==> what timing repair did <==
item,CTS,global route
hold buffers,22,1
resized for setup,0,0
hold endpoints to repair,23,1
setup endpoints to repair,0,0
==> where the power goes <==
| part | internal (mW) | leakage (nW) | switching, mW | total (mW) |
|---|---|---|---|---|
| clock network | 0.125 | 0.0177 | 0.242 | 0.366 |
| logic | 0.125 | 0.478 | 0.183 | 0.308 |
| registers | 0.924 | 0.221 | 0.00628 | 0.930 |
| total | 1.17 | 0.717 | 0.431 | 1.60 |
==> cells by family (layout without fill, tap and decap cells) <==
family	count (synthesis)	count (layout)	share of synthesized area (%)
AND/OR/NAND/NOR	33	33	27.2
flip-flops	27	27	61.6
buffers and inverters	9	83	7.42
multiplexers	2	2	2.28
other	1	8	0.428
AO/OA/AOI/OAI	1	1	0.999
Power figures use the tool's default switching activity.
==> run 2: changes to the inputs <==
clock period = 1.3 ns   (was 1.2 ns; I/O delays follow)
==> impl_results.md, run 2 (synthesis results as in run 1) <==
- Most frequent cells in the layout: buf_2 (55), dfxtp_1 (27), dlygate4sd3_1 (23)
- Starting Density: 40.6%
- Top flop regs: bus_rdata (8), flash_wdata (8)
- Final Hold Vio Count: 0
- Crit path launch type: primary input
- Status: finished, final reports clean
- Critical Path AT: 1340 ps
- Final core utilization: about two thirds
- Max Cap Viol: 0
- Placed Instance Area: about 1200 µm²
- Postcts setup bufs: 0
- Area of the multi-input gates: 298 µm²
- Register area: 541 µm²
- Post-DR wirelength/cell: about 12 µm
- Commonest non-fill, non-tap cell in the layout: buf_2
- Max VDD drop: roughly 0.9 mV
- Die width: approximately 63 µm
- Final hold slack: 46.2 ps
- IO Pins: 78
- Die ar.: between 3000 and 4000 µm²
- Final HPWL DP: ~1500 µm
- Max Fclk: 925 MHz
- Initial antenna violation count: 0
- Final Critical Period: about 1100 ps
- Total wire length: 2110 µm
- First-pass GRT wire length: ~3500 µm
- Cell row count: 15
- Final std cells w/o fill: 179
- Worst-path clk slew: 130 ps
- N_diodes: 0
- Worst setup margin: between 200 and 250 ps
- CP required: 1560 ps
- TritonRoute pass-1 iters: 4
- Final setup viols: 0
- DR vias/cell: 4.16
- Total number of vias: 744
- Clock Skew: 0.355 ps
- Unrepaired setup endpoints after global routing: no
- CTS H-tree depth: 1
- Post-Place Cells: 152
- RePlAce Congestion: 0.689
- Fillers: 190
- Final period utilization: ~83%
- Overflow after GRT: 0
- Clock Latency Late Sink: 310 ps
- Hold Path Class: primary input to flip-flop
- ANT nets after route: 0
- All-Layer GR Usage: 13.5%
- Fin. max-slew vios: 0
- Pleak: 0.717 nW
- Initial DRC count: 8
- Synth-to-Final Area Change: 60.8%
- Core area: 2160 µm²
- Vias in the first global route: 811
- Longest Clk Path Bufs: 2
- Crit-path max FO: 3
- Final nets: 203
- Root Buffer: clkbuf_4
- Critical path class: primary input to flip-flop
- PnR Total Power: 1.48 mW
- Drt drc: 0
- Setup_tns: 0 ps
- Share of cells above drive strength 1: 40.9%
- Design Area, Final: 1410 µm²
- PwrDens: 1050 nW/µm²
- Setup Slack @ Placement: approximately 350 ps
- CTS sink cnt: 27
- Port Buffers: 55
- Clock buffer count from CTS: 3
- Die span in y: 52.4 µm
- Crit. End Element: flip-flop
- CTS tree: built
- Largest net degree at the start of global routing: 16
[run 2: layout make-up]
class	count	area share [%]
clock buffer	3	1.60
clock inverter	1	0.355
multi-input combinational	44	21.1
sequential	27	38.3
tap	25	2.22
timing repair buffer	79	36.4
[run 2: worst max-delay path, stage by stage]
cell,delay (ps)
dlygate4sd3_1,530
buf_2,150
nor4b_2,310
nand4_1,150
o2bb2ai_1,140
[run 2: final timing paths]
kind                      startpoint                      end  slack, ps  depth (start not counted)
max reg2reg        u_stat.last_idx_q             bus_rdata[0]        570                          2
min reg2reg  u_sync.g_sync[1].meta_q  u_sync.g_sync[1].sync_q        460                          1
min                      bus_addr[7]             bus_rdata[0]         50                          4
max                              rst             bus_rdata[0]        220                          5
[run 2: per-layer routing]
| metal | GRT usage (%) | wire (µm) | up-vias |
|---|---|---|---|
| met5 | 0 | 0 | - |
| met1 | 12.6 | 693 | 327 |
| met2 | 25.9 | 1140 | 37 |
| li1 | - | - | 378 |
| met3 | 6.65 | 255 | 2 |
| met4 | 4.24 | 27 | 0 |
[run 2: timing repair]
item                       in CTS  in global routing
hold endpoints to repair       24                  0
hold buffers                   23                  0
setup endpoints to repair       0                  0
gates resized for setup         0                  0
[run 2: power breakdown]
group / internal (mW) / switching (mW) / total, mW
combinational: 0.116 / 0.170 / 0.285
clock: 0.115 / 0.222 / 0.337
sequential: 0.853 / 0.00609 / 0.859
### src/rtl/hdlc_rx_extract.sv
`timescale 1ns/1ps
module hdlc_rx_extract #(
  parameter logic [15:0] CRC_INIT = 16'hFFFF,
  parameter logic [15:0] CRC_POLY = 16'h8408,
  parameter logic [15:0] CRC_GOOD = 16'hF0B8
) (
  input  logic       clk,
  input  logic       rst_n,
  input  logic       rx_enable,
  input  logic       bit_valid,
  input  logic       bit_in,
  input  logic       irq_en,
  input  logic       rd_data,
  output logic [7:0] rx_data,
  output logic       st_eof,
  output logic       st_err,
  output logic       rxi,
  output logic       irq
);

  function automatic logic [15:0] crc_step(input logic [15:0] c, input logic [7:0] b);
    logic [15:0] r;
    r = c;
    for (int i = 0; i < 8; i++)
      r = (r >> 1) ^ ((r[0] ^ b[i]) ? CRC_POLY : 16'h0000);
    return r;
  endfunction

  logic [2:0]  ones;
  logic [2:0]  bitpos;
  logic [7:0]  asmb;
  logic [15:0] crc;
  logic [7:0]  p0, p1, p2;
  logic [1:0]  pcnt;
  logic        in_frame, sent;

  wire        flag      = bit_valid && !bit_in && ones == 3'd6;
  wire        abort     = bit_valid &&  bit_in && ones == 3'd6;
  wire        acc       = bit_valid && in_frame && ones < 3'd5;
  wire        byte_done = acc && bitpos == 3'd7;
  wire [7:0]  nbyte     = {bit_in, asmb[7:1]};

  wire deliver_data  = byte_done && pcnt == 2'd3;
  wire deliver_close = flag && in_frame && pcnt == 2'd3;
  wire deliver_abort = abort && in_frame && sent;
  wire deliver       = deliver_data || deliver_close || deliver_abort;
  wire close_bad     = bitpos != 3'd6 || crc != CRC_GOOD;

  assign irq = irq_en && rxi;

  always_ff @(posedge clk or negedge rst_n) begin
    if (!rst_n) begin
      ones <= '0;
    end else if (bit_valid) begin
      if (!bit_in)               ones <= '0;
      else if (ones != 3'd7)     ones <= ones + 3'd1;
    end
  end

  always_ff @(posedge clk or negedge rst_n) begin
    if (!rst_n) begin
      in_frame <= 1'b0;
      sent     <= 1'b0;
      bitpos   <= '0;
      asmb     <= '0;
      crc      <= CRC_INIT;
      p0 <= '0; p1 <= '0; p2 <= '0;
      pcnt     <= '0;
    end else if (!rx_enable) begin
      in_frame <= 1'b0;
    end else if (flag) begin
      in_frame <= 1'b1;
      sent     <= 1'b0;
      bitpos   <= '0;
      crc      <= CRC_INIT;
      pcnt     <= '0;
    end else if (abort) begin
      in_frame <= 1'b0;
    end else if (acc) begin
      asmb   <= nbyte;
      bitpos <= bitpos + 3'd1;
      if (byte_done) begin
        crc  <= crc_step(crc, nbyte);
        p2   <= p1;
        p1   <= p0;
        p0   <= nbyte;
        if (pcnt != 2'd3) pcnt <= pcnt + 2'd1;
        else              sent <= 1'b1;
      end
    end
  end

  always_ff @(posedge clk or negedge rst_n) begin
    if (!rst_n) begin
      rx_data <= '0;
      st_eof  <= 1'b0;
      st_err  <= 1'b0;
      rxi     <= 1'b0;
    end else if (deliver) begin
      rx_data <= deliver_abort ? 8'h00 : p2;
      st_eof  <= !deliver_data;
      st_err  <= deliver_abort || (deliver_close && close_bad);
      rxi     <= 1'b1;
    end else if (rd_data) begin
      rxi     <= 1'b0;
    end
  end

  assert_flag_opens_R2: assert property (@(posedge clk) disable iff (!rst_n)
    (flag && rx_enable) |=> (in_frame && pcnt == 2'd0 && !sent));

  assert_stuff_dropped_R3: assert property (@(posedge clk) disable iff (!rst_n)
    (bit_valid && ones == 3'd5) |=> $stable(asmb) && $stable(bitpos));

  assert_one_source_R4: assert property (@(posedge clk) disable iff (!rst_n)
    $onehot0({deliver_data, deliver_close, deliver_abort}));

  assert_abort_discards_R8: assert property (@(posedge clk) disable iff (!rst_n)
    abort |=> !in_frame);

  assert_delivery_wins_R10: assert property (@(posedge clk) disable iff (!rst_n)
    deliver |=> rxi);

  assert_read_clears_R10: assert property (@(posedge clk) disable iff (!rst_n)
    (rd_data && !deliver) |=> !rxi);

  assert_status_held_R10: assert property (@(posedge clk) disable iff (!rst_n)
    (!deliver && !rd_data) |=> $stable({rx_data, st_eof, st_err, rxi}));

  assert_disabled_idle_R12: assert property (@(posedge clk) disable iff (!rst_n)
    !rx_enable |=> !in_frame);

endmodule

### config.mk
export PLATFORM = sky130hd
export DESIGN_NAME = hdlc_rx_extract
export DESIGN_NICKNAME = d
export VERILOG_FILES = /design/src/rtl/hdlc_rx_extract.sv
export SDC_FILE = /design/constraint.sdc
export NUM_CORES = 1
export LEC_CHECK = 0
export ABC_AREA = 0
export BUFFER_PORTS_ARGS = -buffer_cell sky130_fd_sc_hd__buf_2
export CAP_MARGIN = 20
export CORE_MARGIN = 8
export CORE_UTILIZATION = 60
export CTS_CLUSTER_SIZE = 40
export DETAILED_ROUTE_END_ITERATION = 10
export PLACE_DENSITY = 0.81
export SYNTH_ARGS = -nofsm -noshare
export SYNTH_HDL_FRONTEND = slang
export SYNTH_SLANG_ARGS = --single-unit
export TNS_END_PERCENT = 5
### constraint.sdc
create_clock -name clk -period 5.1 [get_ports clk]
set_input_delay 0.765 -clock clk [delete_from_list [all_inputs] [get_ports clk]]
set_output_delay 0.765 -clock clk [all_outputs]
set_load 0.02 [all_outputs]
==> reports/metrics.yaml <==
clock_tree:
  cts_hold_buf: 0
  insertion_delay_ns: 0.34
  clkSlewWorstSetupHoldPaths_ns: 0.07
  cts_buffers: 9
  cts_tree: "yes"
  cts_setup_buffers: 0
  cts_resized: 0
  cts_root_buf: "clkbuf_8"
  cts_buffer_depth: 2
  htree_num_levels: 3
  cts.sinks: 68
worst_setup_path:
  crit_fanout: 21
  critPathKind: "register to register"
  cp.arrival_ns: 2.49
  cp-start-kind: "register"
  worstPathRequired_ns: 5.38
  crit_path_end_kind: "register"
drt:
  wl_per_cell_um: 14.9
  drc: 0
  firstDrtPassIters: 4
  drt-total-wl_um: 5970
  avgViaCountPerCell: 5.49
  via_count: 2202
  drtIter0Drc: 185
  antenna_left: 0
global_routing:
  overflow: 0
  antenna_found_initial: 0
  grt_pass1_vias: 2201
  grt_pass1_wl_um: 10400
  grtUsageTotal: 0.174
  grt_max_degree: 69
synthesis:
  ys_seq_elements: 68
  avgSynthCellArea_um2: 10.3
  synth_edf_count: 0
  synth_area_leader_cell: "dfrtp_1"
  async_flop_share: 1.00
  synth.distinct_cells: 46
  netlist_instances: 306
  ys_top_cells_by_area: "dfrtp_1 41%, dfstp_2 13%, nand2_1 12%"
  synth_nets: 320
  netlist_area_um2: 3170
  ys_top_cells_by_count: "103 x nand2_1, 52 x dfrtp_1, 18 x xnor2_1, 16 x dfstp_2, 10 x o21ai_0"
  post-synth-top-count-cell: "nand2_1"
  yosysWarnings: 0
  ys_seq_area_frac: 0.544
  yosysTopAreaCellShare: 0.411
  synthFlopType: "dfrtp_1"
pwr:
  total_leakage_power_nw: 1.72
  peakVddDrop_mv: 0.253
  power_per_cell_area_nw_per_um2: 361
finish:
  area_growth_pct: 11.4
  nets: 341
  postLayoutCoreUtil: 0.691
  n_antenna_cell: 0
  layout-drive-gt1-share: 0.205
timing:
  finClkSkew_ns: 0.00945
  report.final.hold_viol_count: 0
  max_freq_mhz: 453
  min_period_ns: 2.21
  finalSetupViolations: 0
  rsz0062_at_grt: "false"
  fin_tns_setup_ns: 0
  fin_crit_sh: 0.433
  slew_viol_final: 0
  slew_headroom: 0.447
  setup_ws_ns: 2.89
  tightestPinTransition_ns: 0.829
die:
  dieHeight_um: 88.6
  die-area_um2: 7860
  row_count: 26
  die_x_um: 88.6
  core_um2: 5110
  num_io_pins: 19
  start_util: 0.620
run:
  cap_violations: 0
placement:
  finalWeightedCongestion: 0.830
  place_hpwl_um: 3950
  post-place-ws_ns: 2.66
  io_buffers: 18
worst_hold_path:
  hold_path_class: "register to register"
outcome:
  outcome: "finished clean"
[area by class of cell]
type | instances | area [um^2]
Clock buffer | 10 | 138
Timing Repair Buffer | 21 | 113
Sequential cell | 68 | 1720
Multi-Input combinational cell | 220 | 1340
Tap cell | 70 | 87.6
Fill cell | 401 | 1580
Inverter | 7 | 26.3
Clock inverter | 5 | 100
[registers in the layout (all words and copies together) (netlist names), 2 cells and up]
signal / flops
bitpos: 3
pcnt: 2
rx_data: 8
ones: 3
p0: 8
crc: 16
p2: 8
asmb: 7
p1: 8
[critical path, cell delays in order, from the launching register on]
cell     delay [ns]
dfrtp_1        0.37
ha_1           0.15
ha_1           0.20
and3_2         0.26
and4_1         0.64
buf_4          0.36
nand2_1        0.09
nand2_1        0.07
[path summary, 6_finish.rpt]
kind                       slack [ns]              endpoint  cells past startpoint                  start
min in group asynchronous        0.60  in_frame$_DFFE_PN0P_                      2                  rst_n
hold / removal                   0.46     p1[0]$_DFFE_PN0P_                      2      p0[0]$_DFFE_PN0P_
setup / recovery                 2.89     p0[6]$_DFFE_PN0P_                      7  bitpos[1]$_DFFE_PN0P_
max in group asynchronous        3.96   asmb[7]$_DFFE_PN0P_                      2                  rst_n
hold reg to reg                  0.46     p1[0]$_DFFE_PN0P_                      2      p0[0]$_DFFE_PN0P_
setup reg to reg                 2.89     p0[6]$_DFFE_PN0P_                      7  bitpos[1]$_DFFE_PN0P_
[stage by stage]
| step | hold WS [ns] | instance area, um^2 | std cells | power [mW] |
|---|---|---|---|---|
| after floorplan | 0.439 | 3170 | 306 | 0.716 |
| after global placement | 0.450 | 3290 | 386 | 0.746 |
| after detailed placement | 0.455 | 3290 | 386 | 0.752 |
| after CTS | 0.470 | 3530 | 401 | 1.29 |
| after global routing | 0.497 | 3530 | 401 | 1.33 |
| final | 0.463 | 3530 | 401 | 1.27 |
[power breakdown]
group	leakage [nW]	internal, mW	switching, mW
registers	0.885	0.581	0.0302
clock network	0.122	0.334	0.196
logic	0.708	0.0654	0.0678
total	1.72	0.979	0.294
[cell usage in the layout, fill, tap and decap left out, types with 2 or more instances in the layout]
master,netlist,final
xor2_1,4,4
buf_4,4,3
dfrtp_1,52,52
ha_1,7,7
xnor2_1,18,18
o21ai_1,9,9
nor3_1,5,5
inv_1,7,7
and4_1,3,3
nand2_1,103,103
nor2_1,6,6
mux2_2,5,5
a21oi_1,4,4
o21ai_0,10,10
buf_2,4,18
nand4b_1,4,4
a21o_1,2,2
nand3_1,3,3
clkbuf_8,0,10
clkinv_2,0,2
nand4_1,2,2
and2_1,2,2
a32o_1,2,2
a2bb2oi_1,6,6
bufinv_16,0,3
mux2_1,3,3
dfstp_2,16,16
o22a_1,3,3
[logic make-up (layout without fill, tap and decap cells)]
| kind of cell | count (synthesis) | count (layout) | synth area share |
|---|---|---|---|
| AO/OA/AOI/OAI | 45 | 45 | 0.103 |
| XOR/XNOR | 24 | 24 | 0.0711 |
| buffers and inverters | 18 | 43 | 0.0324 |
| adder cells (fa/ha/maj) | 7 | 7 | 0.0277 |
| AND/OR/NAND/NOR | 135 | 135 | 0.189 |
| multiplexers | 9 | 9 | 0.0332 |
| flip-flops | 68 | 68 | 0.544 |
[layer usage]
layer | wire, um | part of all wire | track usage | up-vias
li1 | - | - | - | 1068
met4 | 117 | 0.020 | 0.0584 | 0
met2 | 2750 | 0.46 | 0.262 | 64
met3 | 307 | 0.051 | 0.0641 | 19
met1 | 2800 | 0.47 | 0.224 | 1051
met5 | 0 | 0 | 0 | -
Power figures use the tool's default switching activity.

DIRECTIONS: The lines from the start of the entries above through the line containing "- Top flop regs: bus_rdata" are the ones to return, please; copy them exactly and include both ends.

EXERCISE ANSWER:
==> what timing repair did <==
item,CTS,global route
hold buffers,22,1
resized for setup,0,0
hold endpoints to repair,23,1
setup endpoints to repair,0,0
==> where the power goes <==
| part | internal (mW) | leakage (nW) | switching, mW | total (mW) |
|---|---|---|---|---|
| clock network | 0.125 | 0.0177 | 0.242 | 0.366 |
| logic | 0.125 | 0.478 | 0.183 | 0.308 |
| registers | 0.924 | 0.221 | 0.00628 | 0.930 |
| total | 1.17 | 0.717 | 0.431 | 1.60 |
==> cells by family (layout without fill, tap and decap cells) <==
family	count (synthesis)	count (layout)	share of synthesized area (%)
AND/OR/NAND/NOR	33	33	27.2
flip-flops	27	27	61.6
buffers and inverters	9	83	7.42
multiplexers	2	2	2.28
other	1	8	0.428
AO/OA/AOI/OAI	1	1	0.999
Power figures use the tool's default switching activity.
==> run 2: changes to the inputs <==
clock period = 1.3 ns   (was 1.2 ns; I/O delays follow)
==> impl_results.md, run 2 (synthesis results as in run 1) <==
- Most frequent cells in the layout: buf_2 (55), dfxtp_1 (27), dlygate4sd3_1 (23)
- Starting Density: 40.6%
- Top flop regs: bus_rdata (8), flash_wdata (8)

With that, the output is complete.